According to Gates, women globally lose up to seven years of their lives to unpaid labour.
“If we don’t look at this issue and how we can rebalance it in our homes and redistribute it, we are never going to make sure that women reach their full potential,”she added.
Gates shared how even in her own home, she has found ways to balance the scales. “Nobody leaves the kitchen until mum leaves the kitchen,” she said.
While her work touches on a variety of issues faced by women, Gates is very passionate about access to reproductive healthcare as a tool to empower women economically.
She recalled going to rural areas and disadvantaged communities across Africa initially to help educate communities about vaccines, but she told the audience that the question about contraceptives kept coming up.
A lot of women expressed the need for contraceptives, she continued, because they said it wasn’t feasible to have so many children that they were then unable to take care of by themselves.
Gates highlighted that, contrary to popular belief, no woman is having a child because she sees it as an investment or she has nothing better to do with her time.

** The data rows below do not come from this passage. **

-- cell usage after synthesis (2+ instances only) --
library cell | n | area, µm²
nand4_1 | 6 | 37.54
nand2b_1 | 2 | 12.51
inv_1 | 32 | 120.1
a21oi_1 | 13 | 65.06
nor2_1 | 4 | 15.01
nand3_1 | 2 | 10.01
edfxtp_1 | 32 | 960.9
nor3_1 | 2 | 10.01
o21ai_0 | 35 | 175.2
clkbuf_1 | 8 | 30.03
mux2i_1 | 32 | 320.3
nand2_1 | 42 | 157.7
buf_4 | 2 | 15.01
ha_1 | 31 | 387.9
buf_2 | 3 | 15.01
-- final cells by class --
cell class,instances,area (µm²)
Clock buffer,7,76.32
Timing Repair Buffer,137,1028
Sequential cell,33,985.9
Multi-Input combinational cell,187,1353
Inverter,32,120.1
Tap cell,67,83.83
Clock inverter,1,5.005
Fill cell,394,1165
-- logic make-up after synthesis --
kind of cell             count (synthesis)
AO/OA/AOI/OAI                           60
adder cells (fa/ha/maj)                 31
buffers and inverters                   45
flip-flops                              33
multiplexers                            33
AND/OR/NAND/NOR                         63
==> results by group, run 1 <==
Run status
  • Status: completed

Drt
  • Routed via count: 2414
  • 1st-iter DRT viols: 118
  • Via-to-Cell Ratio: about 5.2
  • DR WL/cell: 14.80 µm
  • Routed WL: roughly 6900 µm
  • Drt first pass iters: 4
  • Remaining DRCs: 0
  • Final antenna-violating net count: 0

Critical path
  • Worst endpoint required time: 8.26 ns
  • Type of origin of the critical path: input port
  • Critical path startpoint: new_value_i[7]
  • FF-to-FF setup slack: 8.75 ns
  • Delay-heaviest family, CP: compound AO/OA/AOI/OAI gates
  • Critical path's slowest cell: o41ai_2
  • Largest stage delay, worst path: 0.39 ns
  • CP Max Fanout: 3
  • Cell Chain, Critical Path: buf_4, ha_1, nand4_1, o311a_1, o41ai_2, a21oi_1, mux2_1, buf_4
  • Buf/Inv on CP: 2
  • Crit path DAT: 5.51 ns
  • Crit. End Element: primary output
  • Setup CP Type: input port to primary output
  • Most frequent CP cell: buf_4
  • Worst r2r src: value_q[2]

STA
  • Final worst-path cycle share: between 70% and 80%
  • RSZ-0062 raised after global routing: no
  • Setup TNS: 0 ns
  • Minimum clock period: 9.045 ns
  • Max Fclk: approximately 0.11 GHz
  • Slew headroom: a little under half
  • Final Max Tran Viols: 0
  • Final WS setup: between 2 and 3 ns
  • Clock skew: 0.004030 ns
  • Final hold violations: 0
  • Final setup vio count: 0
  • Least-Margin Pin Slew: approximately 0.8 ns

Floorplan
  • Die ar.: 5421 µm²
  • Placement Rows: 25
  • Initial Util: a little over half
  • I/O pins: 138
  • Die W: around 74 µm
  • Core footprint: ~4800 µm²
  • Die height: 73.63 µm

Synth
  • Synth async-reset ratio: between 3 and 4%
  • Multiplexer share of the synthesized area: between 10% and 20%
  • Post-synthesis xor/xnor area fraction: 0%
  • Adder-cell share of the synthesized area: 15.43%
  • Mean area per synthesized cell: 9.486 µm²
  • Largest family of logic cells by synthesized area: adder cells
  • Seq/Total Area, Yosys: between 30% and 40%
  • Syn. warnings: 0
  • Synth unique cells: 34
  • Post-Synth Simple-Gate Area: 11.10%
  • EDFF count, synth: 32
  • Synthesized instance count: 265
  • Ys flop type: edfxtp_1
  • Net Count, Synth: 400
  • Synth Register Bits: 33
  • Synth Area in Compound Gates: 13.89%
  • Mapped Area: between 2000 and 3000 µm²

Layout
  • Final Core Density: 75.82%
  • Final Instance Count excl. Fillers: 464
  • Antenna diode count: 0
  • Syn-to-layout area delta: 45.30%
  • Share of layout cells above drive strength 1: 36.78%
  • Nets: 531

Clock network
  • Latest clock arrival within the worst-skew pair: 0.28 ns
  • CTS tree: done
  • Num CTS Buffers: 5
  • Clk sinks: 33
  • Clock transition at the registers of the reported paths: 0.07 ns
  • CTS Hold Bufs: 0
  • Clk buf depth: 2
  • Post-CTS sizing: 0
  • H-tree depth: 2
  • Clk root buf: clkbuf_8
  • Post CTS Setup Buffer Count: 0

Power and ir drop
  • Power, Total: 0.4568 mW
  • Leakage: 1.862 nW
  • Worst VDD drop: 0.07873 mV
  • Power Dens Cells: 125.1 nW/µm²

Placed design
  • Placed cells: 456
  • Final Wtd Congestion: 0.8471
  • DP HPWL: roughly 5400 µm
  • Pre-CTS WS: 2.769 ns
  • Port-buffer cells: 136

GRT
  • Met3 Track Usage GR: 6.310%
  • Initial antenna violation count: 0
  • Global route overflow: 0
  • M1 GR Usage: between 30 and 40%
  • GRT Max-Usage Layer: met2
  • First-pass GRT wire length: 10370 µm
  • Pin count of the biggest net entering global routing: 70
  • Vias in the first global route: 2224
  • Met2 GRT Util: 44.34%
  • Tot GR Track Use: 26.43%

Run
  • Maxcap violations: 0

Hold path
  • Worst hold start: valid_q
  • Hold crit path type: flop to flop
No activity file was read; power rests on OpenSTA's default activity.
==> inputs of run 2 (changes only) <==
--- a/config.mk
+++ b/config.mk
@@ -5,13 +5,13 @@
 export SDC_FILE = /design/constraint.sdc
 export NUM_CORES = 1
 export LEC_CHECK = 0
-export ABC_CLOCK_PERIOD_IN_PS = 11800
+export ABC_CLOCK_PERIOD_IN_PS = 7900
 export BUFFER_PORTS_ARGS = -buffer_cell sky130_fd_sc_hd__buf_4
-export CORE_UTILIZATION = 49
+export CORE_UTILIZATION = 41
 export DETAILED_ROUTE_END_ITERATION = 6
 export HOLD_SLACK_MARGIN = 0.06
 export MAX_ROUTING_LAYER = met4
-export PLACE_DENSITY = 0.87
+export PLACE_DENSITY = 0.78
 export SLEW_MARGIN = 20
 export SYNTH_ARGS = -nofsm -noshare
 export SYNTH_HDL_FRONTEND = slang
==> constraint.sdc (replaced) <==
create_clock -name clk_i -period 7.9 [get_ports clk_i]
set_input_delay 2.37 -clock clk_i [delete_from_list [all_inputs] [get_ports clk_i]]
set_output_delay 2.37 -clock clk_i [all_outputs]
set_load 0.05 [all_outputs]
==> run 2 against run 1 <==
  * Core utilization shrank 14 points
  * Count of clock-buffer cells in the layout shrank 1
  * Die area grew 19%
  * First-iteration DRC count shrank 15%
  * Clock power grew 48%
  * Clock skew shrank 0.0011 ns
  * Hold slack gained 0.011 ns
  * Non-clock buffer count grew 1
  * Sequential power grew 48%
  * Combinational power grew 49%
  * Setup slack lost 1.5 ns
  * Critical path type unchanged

Gates emphasised that she wouldn’t have completed her own college degree if she hadn’t had access to contraception.
She also warned that countries that don’t make family planning accessible will become trapped in the cycle of poverty.

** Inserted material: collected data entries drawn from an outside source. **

### src/hdl/rna_structure_trimer_histogram_unit_defines.svh
// assertion macros for the rna structure trimer histogram unit
`ifndef RNA_STRUCTURE_TRIMER_HISTOGRAM_UNIT_DEFINES_SVH
`define RNA_STRUCTURE_TRIMER_HISTOGRAM_UNIT_DEFINES_SVH

// same-cycle implication, sampled on clock, off during reset
`define RSTH_ASSERT_NOW(label, ante, cons) \
   label: assert property (@(posedge clock) disable iff (reset) (ante) |-> (cons)) \
      else $error("rsth assertion failed");

// next-cycle implication, sampled on clock, off during reset
`define RSTH_ASSERT_NEXT(label, ante, cons) \
   label: assert property (@(posedge clock) disable iff (reset) (ante) |=> (cons)) \
      else $error("rsth assertion failed");

`endif

### src/hdl/rsth_pkg.sv
// shared types and constants for the rna structure trimer histogram unit
package rsth_pkg;

   localparam int BIN_COUNT          = 512;
   localparam int BIN_BITS           = $clog2(BIN_COUNT);
   localparam int TAIL_LEN           = 13;
   localparam int DISTAL_LEN         = 7;
   localparam int SEEN_BITS          = $clog2(TAIL_LEN + 1);
   localparam int RUN_BITS           = 16;
   localparam int INDEX_BITS         = 10;
   localparam int VALUE_BITS         = 32;
   localparam int DEFAULT_COUNT_BITS = 32;
   localparam int QUEUE_DEPTH        = 2;

   localparam logic [INDEX_BITS-1:0] IDX_STEM   = INDEX_BITS'(512);
   localparam logic [INDEX_BITS-1:0] IDX_WINDOW = INDEX_BITS'(513);
   localparam logic [INDEX_BITS-1:0] IDX_FLAG   = INDEX_BITS'(514);

   localparam logic [1:0] REQ_CLEAR = 2'd0;
   localparam logic [1:0] REQ_PUSH  = 2'd1;
   localparam logic [1:0] REQ_READ  = 2'd2;

   localparam logic [2:0] BASE_A = 3'd0;
   localparam logic [2:0] BASE_U = 3'd1;
   localparam logic [2:0] BASE_C = 3'd2;
   localparam logic [2:0] BASE_G = 3'd3;

   localparam logic [1:0] FOLD_DOT   = 2'd0;
   localparam logic [1:0] FOLD_OPEN  = 2'd1;
   localparam logic [1:0] FOLD_CLOSE = 2'd2;

   typedef struct packed {
      logic [1:0]            req_type;
      logic [2:0]            base_code;
      logic [1:0]            fold_symbol;
      logic                  sample_end;
      logic [INDEX_BITS-1:0] read_index;
   } req_item_type;

   typedef struct packed {
      logic [VALUE_BITS-1:0] read_value;
      logic                  stem_match;
      logic                  terminator_match;
   } rsp_item_type;

   typedef enum logic [1:0] {
      OP_CLEAR = 2'd0,
      OP_INC   = 2'd1,
      OP_PASS  = 2'd2,
      OP_READ  = 2'd3
   } op_kind_type;

   // classified transaction handed from front to back
   typedef struct packed {
      op_kind_type           kind;
      logic [BIN_BITS-1:0]   bin_addr;
      logic [INDEX_BITS-1:0] read_index;
      logic                  last;
      logic                  stem_hit;
      logic                  term_hit;
   } op_type;

   typedef struct packed {
      logic full;
      logic empty;
   } queue_status_type;

   typedef struct packed {
      logic clearing;
   } back_status_type;

endpackage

“If a woman has a child, after child, after child, she is literally locked into a cycle of poverty because she can't economically afford each of those children and then to be able to keep them healthy and have them educated,” said Gates.
A wonderful day in Johannesburg.
— Melinda Gates (@melindagates) October 30, 2019
Thank you to journalist @RediTlhabi, the @NelsonMandela Foundation, and everyone who came out for a conversation about The #MomentofLift. pic.twitter.com/mfT4NtCgev
She also called out previous approaches to family planning, saying that they focused on access to contraceptives as a method of population control. Instead, family planning should be seen as tool to enhance gender equality.
“Women need to have the ability to choose when and if they want to reproduce, they need to be educated about their bodies, and what their reproductive rights are,” she highlighted.
Gates went on to explain that throwing money at a problem is not enough, adding that people often make the mistake of assuming they know what the issues are that African countries are facing, and how to fix them.
“You have to listen. Yes talk to the men and everybody else, but you have to get the women alone and really listen to what they need,” she said.
According to Gates, this approach, as well as collaborations with NGOs and grassroots activists, is a more effective way of changing the world and collecting data.
“We need everyone at the edges of the seats asking themselves how they can help,” she said, highlighting that, if we all work together, we can set clear goals and hold ourselves accountable.
In wrapping up the conversation, Tlhabi presented a few questions from the audience.
One audience member asked: “What is the simplest way of bringing change everyday?”
In response, Gates urged everyone to think about themselves as role models. “You role model what you want in the world, through your actions, through what you say to other people, through what you teach your children, through others that you mentor, or maybe others you can help lift up into a job if you have that kind of power.”
Gates ended the conversation by sharing her word of the year, “shine”, which she says is about all of us making sure that everyone in the world can turn on their light and shine. “Because," said Gates, "when you shine, the whole world is illuminated."
Disclosure: Melinda Gates is the co-founder of the Bill and Melinda Gates Foundation, a funding partner of Global Citizen.
Editor's note: This piece has been updated to include a disclosure that the Bill and Melinda Gates Foundation is a funding partner of Global Citizen. We regret the oversight.